20121107 上勝町立上勝中学校出前授業

 徳島県の事業として行なっているデジタルコンテンツ人材育成のための出前授業で、上勝中学校にお邪魔しました。

 今回は動画編集の方法の2回目で、iMovie for iPad の操作方法を実演しながら解説するといった内容。実際に2年生達が沖縄に修学旅行へ行った時の動画や写真を使ってやってせます。

 小規模校なので、全学年あわせても5つのグループができるだけですが、残念ながら動画編集できるiPad 2以降の機種は3台だけ。あとは初代が10台程なので、すべてのグループが試しながらというわけにはいかない状況です。
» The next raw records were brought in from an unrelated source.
## config.mk

```make
export PLATFORM = sky130hd
export DESIGN_NAME = byte_block_modular_exponentiation_core
export DESIGN_NICKNAME = d
export VERILOG_FILES = /design/src/rtl/bbme_pkg.sv /design/src/rtl/bbme_mulmod.sv /design/src/rtl/bbme_seq.sv /design/src/rtl/byte_block_modular_exponentiation_core.sv
export SDC_FILE = /design/constraint.sdc
export NUM_CORES = 2
export LEC_CHECK = 0
export BUFFER_PORTS_ARGS = -buffer_cell sky130_fd_sc_hd__buf_2
export CAP_MARGIN = 40
export CORE_MARGIN = 3
export CORE_UTILIZATION = 65
export CTS_BUF_LIST = sky130_fd_sc_hd__clkbuf_8
export DETAILED_ROUTE_END_ITERATION = 8
export GPL_TIMING_DRIVEN = 0
export HOLD_SLACK_MARGIN = 0.12
export PLACE_DENSITY_LB_ADDON = 0.3
export SYNTH_ARGS = -nofsm -noshare
export SYNTH_HDL_FRONTEND = slang
export SYNTH_SLANG_ARGS = --single-unit
```

## constraint.sdc

```tcl
create_clock -name aclk -period 16.27 [get_ports aclk]
set_input_delay 0.8135 -clock aclk [delete_from_list [all_inputs] [get_ports aclk]]
set_output_delay 0.8135 -clock aclk [all_outputs]
set_load 0.01 [all_outputs]
```
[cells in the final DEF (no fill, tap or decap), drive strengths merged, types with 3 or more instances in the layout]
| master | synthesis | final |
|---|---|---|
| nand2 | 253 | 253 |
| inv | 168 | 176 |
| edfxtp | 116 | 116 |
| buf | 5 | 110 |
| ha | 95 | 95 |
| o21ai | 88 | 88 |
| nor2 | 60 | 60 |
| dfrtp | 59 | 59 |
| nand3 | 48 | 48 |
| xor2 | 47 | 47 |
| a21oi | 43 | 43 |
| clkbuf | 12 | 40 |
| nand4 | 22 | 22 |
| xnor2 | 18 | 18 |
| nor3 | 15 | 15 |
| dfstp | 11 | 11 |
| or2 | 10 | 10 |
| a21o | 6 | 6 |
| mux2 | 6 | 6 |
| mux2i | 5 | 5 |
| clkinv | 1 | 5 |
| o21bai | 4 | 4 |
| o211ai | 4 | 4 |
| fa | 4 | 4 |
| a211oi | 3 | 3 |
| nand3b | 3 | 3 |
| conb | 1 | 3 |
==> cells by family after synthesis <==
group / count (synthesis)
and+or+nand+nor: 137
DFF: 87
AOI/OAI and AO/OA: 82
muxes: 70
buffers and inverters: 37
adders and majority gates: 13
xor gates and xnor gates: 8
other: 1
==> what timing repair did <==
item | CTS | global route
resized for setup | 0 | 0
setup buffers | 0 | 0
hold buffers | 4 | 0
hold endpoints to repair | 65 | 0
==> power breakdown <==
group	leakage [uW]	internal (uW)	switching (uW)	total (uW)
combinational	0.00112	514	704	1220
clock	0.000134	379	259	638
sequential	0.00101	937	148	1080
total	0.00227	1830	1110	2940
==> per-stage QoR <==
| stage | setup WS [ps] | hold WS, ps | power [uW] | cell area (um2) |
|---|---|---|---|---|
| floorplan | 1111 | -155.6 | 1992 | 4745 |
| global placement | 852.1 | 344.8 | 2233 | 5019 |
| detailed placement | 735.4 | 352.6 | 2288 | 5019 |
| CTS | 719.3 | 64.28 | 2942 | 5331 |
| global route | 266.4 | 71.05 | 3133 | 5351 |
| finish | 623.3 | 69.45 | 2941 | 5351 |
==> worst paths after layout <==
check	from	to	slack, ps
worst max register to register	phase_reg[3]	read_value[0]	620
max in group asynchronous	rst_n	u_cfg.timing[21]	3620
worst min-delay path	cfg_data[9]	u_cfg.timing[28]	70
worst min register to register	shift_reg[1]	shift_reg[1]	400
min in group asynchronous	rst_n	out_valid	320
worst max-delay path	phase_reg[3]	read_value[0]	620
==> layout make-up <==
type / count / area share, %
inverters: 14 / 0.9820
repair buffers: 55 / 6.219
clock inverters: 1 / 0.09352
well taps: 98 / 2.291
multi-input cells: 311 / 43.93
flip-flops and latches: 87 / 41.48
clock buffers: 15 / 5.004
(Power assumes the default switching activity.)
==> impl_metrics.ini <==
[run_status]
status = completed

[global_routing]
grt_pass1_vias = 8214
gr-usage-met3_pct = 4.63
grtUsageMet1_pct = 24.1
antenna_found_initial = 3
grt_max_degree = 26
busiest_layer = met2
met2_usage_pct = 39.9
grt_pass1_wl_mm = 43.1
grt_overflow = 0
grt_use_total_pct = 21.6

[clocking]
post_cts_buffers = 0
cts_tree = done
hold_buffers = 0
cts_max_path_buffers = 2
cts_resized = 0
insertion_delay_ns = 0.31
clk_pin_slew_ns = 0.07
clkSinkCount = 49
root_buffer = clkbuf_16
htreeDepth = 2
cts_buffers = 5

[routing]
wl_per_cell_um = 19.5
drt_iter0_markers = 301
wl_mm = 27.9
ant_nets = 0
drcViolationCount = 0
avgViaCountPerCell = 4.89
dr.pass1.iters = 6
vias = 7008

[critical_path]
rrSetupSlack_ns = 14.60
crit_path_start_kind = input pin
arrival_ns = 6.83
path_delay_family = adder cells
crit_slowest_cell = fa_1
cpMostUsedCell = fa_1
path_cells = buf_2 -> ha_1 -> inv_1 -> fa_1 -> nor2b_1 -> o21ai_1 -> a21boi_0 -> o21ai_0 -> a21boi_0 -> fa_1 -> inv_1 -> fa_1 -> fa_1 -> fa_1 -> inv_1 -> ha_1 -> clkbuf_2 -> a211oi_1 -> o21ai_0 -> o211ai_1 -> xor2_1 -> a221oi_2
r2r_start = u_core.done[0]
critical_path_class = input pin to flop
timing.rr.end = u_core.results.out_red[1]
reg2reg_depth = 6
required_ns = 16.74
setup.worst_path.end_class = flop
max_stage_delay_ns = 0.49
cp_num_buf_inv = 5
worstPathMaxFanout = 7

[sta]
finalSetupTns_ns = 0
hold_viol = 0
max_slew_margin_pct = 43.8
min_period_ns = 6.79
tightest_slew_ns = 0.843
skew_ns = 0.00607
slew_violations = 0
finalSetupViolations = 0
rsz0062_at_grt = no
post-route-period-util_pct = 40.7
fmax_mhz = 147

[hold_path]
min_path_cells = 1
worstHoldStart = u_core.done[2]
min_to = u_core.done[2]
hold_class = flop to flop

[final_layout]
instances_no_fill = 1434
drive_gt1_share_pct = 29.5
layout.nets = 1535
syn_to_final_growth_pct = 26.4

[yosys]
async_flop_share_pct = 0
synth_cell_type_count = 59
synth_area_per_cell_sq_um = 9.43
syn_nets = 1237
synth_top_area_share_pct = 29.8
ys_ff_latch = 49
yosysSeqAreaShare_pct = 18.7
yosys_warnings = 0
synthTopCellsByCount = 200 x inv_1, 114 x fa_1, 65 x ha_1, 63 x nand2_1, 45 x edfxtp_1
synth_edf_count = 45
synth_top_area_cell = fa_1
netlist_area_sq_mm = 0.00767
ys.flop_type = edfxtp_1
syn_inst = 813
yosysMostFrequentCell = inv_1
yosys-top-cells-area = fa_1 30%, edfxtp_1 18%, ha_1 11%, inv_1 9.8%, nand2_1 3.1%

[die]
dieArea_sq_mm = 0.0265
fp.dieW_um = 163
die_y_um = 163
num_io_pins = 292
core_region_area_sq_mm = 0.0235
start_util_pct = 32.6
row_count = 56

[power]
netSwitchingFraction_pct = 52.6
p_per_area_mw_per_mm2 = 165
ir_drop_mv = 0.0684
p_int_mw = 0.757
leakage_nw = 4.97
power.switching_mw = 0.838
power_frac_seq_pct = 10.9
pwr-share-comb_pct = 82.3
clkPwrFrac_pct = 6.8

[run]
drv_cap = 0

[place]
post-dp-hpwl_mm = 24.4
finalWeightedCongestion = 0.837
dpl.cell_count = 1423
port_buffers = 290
 こういう道具環境が統一的に揃わないというのは、授業者として一番面倒な問題でもあります。使う素材が異なるのは如何様にも味付けできますが、動画編集したいのに動画編集ツールが動かせないのは、ちょっと次元の違う問題ですね。

 仕方ないので、今回はみんなに実演を見てもらうことにしました。その代わり、私がやって見せても注意は集められないので、2年生の中からアシスタントを急遽募集。みんなの推薦もあってひとり男子生徒が手伝ってくれることになりました。

 これは効果覿面で、やっぱり仲間の生徒が操作して出来上がる作品に興味津々ですし、あれこれ指示(「あっちの写真使えば?」とか)も飛んできて、教室前だけの実演でしたがみんなで編集作業している感じで進められました。

 さすがに次回からは自分たちでも編集したいでしょうから、足りないiPadを用意しないと…と思いますが、とりあえず動画編集の概要は伝わった感じなので、これからどんどん進めていってもらえそうです。

 iPad用のiMovieは、シンプルさを追求したため、Mac用のような凝った編集機能がありません。特にタイトルや字幕を付ける機能は貧弱で、その辺は別に自作のタイトル写真を用意するなど工夫で乗り切るしかありません。

 iPad用の動画アプリ自体も種類は少なく、iMovieとPinnacle Studioという有料アプリか、vimeoなど動画投稿サイト向けのアプリなどくらいです。また、初代で動作するものはほとんど無いと考えてよいです(ゼロではないんですが…)。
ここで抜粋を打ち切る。